*** Opening of RECORDS FOR THE EXERCISE ***

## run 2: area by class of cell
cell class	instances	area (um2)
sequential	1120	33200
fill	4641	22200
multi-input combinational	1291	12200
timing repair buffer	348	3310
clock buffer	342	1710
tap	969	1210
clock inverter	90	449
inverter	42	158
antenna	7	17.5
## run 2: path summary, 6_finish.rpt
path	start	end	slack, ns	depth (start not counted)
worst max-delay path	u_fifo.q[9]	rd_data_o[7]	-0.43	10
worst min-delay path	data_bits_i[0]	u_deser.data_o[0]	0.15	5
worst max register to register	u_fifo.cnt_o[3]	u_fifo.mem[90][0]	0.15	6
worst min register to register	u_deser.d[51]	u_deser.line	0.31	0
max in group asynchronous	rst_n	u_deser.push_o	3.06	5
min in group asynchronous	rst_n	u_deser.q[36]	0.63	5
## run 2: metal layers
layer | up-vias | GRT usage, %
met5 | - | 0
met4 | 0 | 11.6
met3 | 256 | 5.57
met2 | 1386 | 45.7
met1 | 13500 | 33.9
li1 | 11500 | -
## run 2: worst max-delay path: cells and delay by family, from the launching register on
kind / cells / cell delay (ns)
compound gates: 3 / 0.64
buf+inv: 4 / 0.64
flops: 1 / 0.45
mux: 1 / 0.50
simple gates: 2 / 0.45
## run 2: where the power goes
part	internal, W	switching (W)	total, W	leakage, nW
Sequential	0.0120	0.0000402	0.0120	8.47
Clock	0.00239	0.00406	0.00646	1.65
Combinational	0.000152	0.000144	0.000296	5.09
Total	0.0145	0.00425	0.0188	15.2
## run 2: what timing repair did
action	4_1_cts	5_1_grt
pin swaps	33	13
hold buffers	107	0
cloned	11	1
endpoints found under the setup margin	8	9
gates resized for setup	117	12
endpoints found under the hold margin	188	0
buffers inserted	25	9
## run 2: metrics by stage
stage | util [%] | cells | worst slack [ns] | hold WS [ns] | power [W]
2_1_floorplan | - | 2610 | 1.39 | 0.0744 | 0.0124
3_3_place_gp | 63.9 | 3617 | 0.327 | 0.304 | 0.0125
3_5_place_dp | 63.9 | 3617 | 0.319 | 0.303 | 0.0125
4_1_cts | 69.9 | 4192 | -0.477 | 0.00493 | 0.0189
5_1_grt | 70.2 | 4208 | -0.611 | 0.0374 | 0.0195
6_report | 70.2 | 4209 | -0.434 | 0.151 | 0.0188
$ cat src/rtl/dbg_tx_pkg.sv
package dbg_tx_pkg;
  localparam int unsigned DATA_W  = 8;
  localparam int unsigned BIT_W   = $clog2(DATA_W);
  localparam int unsigned FRAME_W = DATA_W + 2;  // start + data + stop

  typedef enum logic [1:0] {
    ROLE_IDLE  = 2'd0,
    ROLE_START = 2'd1,
    ROLE_DATA  = 2'd2,
    ROLE_STOP  = 2'd3
  } slot_role_e;
endpackage

$ cat src/rtl/dbg_slot_seq.sv
module dbg_slot_seq
  import dbg_tx_pkg::*;
#(
  parameter int unsigned NUM_WORDS  = 4,
  parameter int unsigned SLOT_LIMIT = 59,
  parameter int unsigned WIDX_W     = 2
) (
  input  logic              clk_i,
  input  logic              rst_ni,
  input  logic              bit_en_i,
  output slot_role_e        role_o,
  output logic [WIDX_W-1:0] widx_o,
  output logic [BIT_W-1:0]  bit_o,
  output logic              load_o
);
  localparam int unsigned CNT_W = $clog2(SLOT_LIMIT + 1);
  localparam logic [CNT_W-1:0]  LIMIT_C  = CNT_W'(SLOT_LIMIT);
  localparam logic [WIDX_W-1:0] LAST_W   = WIDX_W'(NUM_WORDS - 1);
  localparam logic [BIT_W-1:0]  LAST_BIT = BIT_W'(DATA_W - 1);

  logic [CNT_W-1:0]  cnt_q;
  slot_role_e        role_q;
  logic [WIDX_W-1:0] widx_q;
  logic [BIT_W-1:0]  bit_q;
  logic              at_limit;

  assign at_limit = (cnt_q == LIMIT_C);
  assign load_o   = bit_en_i & at_limit;

  // reset parks the counter on its last slot so the line idles until a strobe
  always_ff @(posedge clk_i or negedge rst_ni) begin
    if (!rst_ni) begin
      cnt_q  <= LIMIT_C;
      role_q <= ROLE_IDLE;
      widx_q <= '0;
      bit_q  <= '0;
    end else if (bit_en_i) begin
      if (at_limit) begin
        cnt_q  <= '0;
        role_q <= ROLE_START;
        widx_q <= '0;
        bit_q  <= '0;
      end else begin
        cnt_q <= cnt_q + CNT_W'(1);
        case (role_q)
          ROLE_START: begin
            role_q <= ROLE_DATA;
            bit_q  <= '0;
          end
          ROLE_DATA: begin
            if (bit_q == LAST_BIT) role_q <= ROLE_STOP;
            else                   bit_q  <= bit_q + BIT_W'(1);
          end
          ROLE_STOP: begin
            if (widx_q == LAST_W) begin
              role_q <= ROLE_IDLE;
            end else begin
              role_q <= ROLE_START;
              widx_q <= widx_q + WIDX_W'(1);
            end
          end
          default: ;
        endcase
      end
    end
  end

  assign role_o = role_q;
  assign widx_o = widx_q;
  assign bit_o  = bit_q;
endmodule

$ cat src/rtl/dbg_word_hold.sv
module dbg_word_hold
  import dbg_tx_pkg::*;
#(
  parameter int unsigned NUM_WORDS = 4
) (
  input  logic                        clk_i,
  input  logic                        rst_ni,
  input  logic                        load_i,
  input  logic [NUM_WORDS*DATA_W-1:0] words_i,
  output logic [NUM_WORDS*DATA_W-1:0] words_o
);
  logic [NUM_WORDS*DATA_W-1:0] shadow_q;

  always_ff @(posedge clk_i or negedge rst_ni) begin
    if (!rst_ni)     shadow_q <= '0;
    else if (load_i) shadow_q <= words_i;
  end

  assign words_o = shadow_q;
endmodule

$ cat src/rtl/dbg_bit_sel.sv
module dbg_bit_sel
  import dbg_tx_pkg::*;
#(
  parameter int unsigned NUM_WORDS = 4,
  parameter int unsigned WIDX_W    = 2
) (
  input  slot_role_e                  role_i,
  input  logic [WIDX_W-1:0]           widx_i,
  input  logic [BIT_W-1:0]            bit_i,
  input  logic [NUM_WORDS*DATA_W-1:0] words_i,
  output logic                        tx_o,
  output logic                        busy_o
);
  logic [DATA_W-1:0] word_arr [NUM_WORDS];
  logic [DATA_W-1:0] word_sel;

  for (genvar k = 0; k < NUM_WORDS; k++) begin : g_split
    assign word_arr[k] = words_i[k*DATA_W +: DATA_W];
  end

  assign word_sel = word_arr[widx_i];

  always_comb begin
    case (role_i)
      ROLE_START: tx_o = 1'b0;
      ROLE_DATA:  tx_o = word_sel[bit_i];
      default:    tx_o = 1'b1;
    endcase
  end

  assign busy_o = (role_i != ROLE_IDLE);
endmodule

$ cat src/rtl/dbg_frame_tx.sv
module dbg_frame_tx
  import dbg_tx_pkg::*;
#(
  parameter int unsigned NUM_WORDS  = 4,
  parameter int unsigned SLOT_LIMIT = 59
) (
  input  logic                        clk_i,
  input  logic                        rst_ni,
  input  logic                        bit_en_i,
  input  logic [NUM_WORDS*DATA_W-1:0] words_i,
  output logic                        tx_o,
  output logic                        busy_o
);
  localparam int unsigned WIDX_W = (NUM_WORDS > 1) ? $clog2(NUM_WORDS) : 1;

  slot_role_e                  role;
  logic [WIDX_W-1:0]           widx;
  logic [BIT_W-1:0]            bit_idx;
  logic                        load;
  logic [NUM_WORDS*DATA_W-1:0] held;

  dbg_slot_seq #(
    .NUM_WORDS (NUM_WORDS),
    .SLOT_LIMIT(SLOT_LIMIT),
    .WIDX_W    (WIDX_W)
  ) u_seq (
    .clk_i   (clk_i),
    .rst_ni  (rst_ni),
    .bit_en_i(bit_en_i),
    .role_o  (role),
    .widx_o  (widx),
    .bit_o   (bit_idx),
    .load_o  (load)
  );

  dbg_word_hold #(
    .NUM_WORDS(NUM_WORDS)
  ) u_hold (
    .clk_i  (clk_i),
    .rst_ni (rst_ni),
    .load_i (load),
    .words_i(words_i),
    .words_o(held)
  );

  dbg_bit_sel #(
    .NUM_WORDS(NUM_WORDS),
    .WIDX_W   (WIDX_W)
  ) u_sel (
    .role_i (role),
    .widx_i (widx),
    .bit_i  (bit_idx),
    .words_i(held),
    .tx_o   (tx_o),
    .busy_o (busy_o)
  );
endmodule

*** Close of RECORDS FOR THE EXERCISE ***

(WORK ORDER): The entries above hold the needed span. Transcribe exactly the lines from the one with "buf+inv: 4 / 0.64" to the one with "5_1_grt | 70.2", both included.

(ANSWER FOR THIS EXERCISE):
buf+inv: 4 / 0.64
flops: 1 / 0.45
mux: 1 / 0.50
simple gates: 2 / 0.45
## run 2: where the power goes
part	internal, W	switching (W)	total, W	leakage, nW
Sequential	0.0120	0.0000402	0.0120	8.47
Clock	0.00239	0.00406	0.00646	1.65
Combinational	0.000152	0.000144	0.000296	5.09
Total	0.0145	0.00425	0.0188	15.2
## run 2: what timing repair did
action	4_1_cts	5_1_grt
pin swaps	33	13
hold buffers	107	0
cloned	11	1
endpoints found under the setup margin	8	9
gates resized for setup	117	12
endpoints found under the hold margin	188	0
buffers inserted	25	9
## run 2: metrics by stage
stage | util [%] | cells | worst slack [ns] | hold WS [ns] | power [W]
2_1_floorplan | - | 2610 | 1.39 | 0.0744 | 0.0124
3_3_place_gp | 63.9 | 3617 | 0.327 | 0.304 | 0.0125
3_5_place_dp | 63.9 | 3617 | 0.319 | 0.303 | 0.0125
4_1_cts | 69.9 | 4192 | -0.477 | 0.00493 | 0.0189
5_1_grt | 70.2 | 4208 | -0.611 | 0.0374 | 0.0195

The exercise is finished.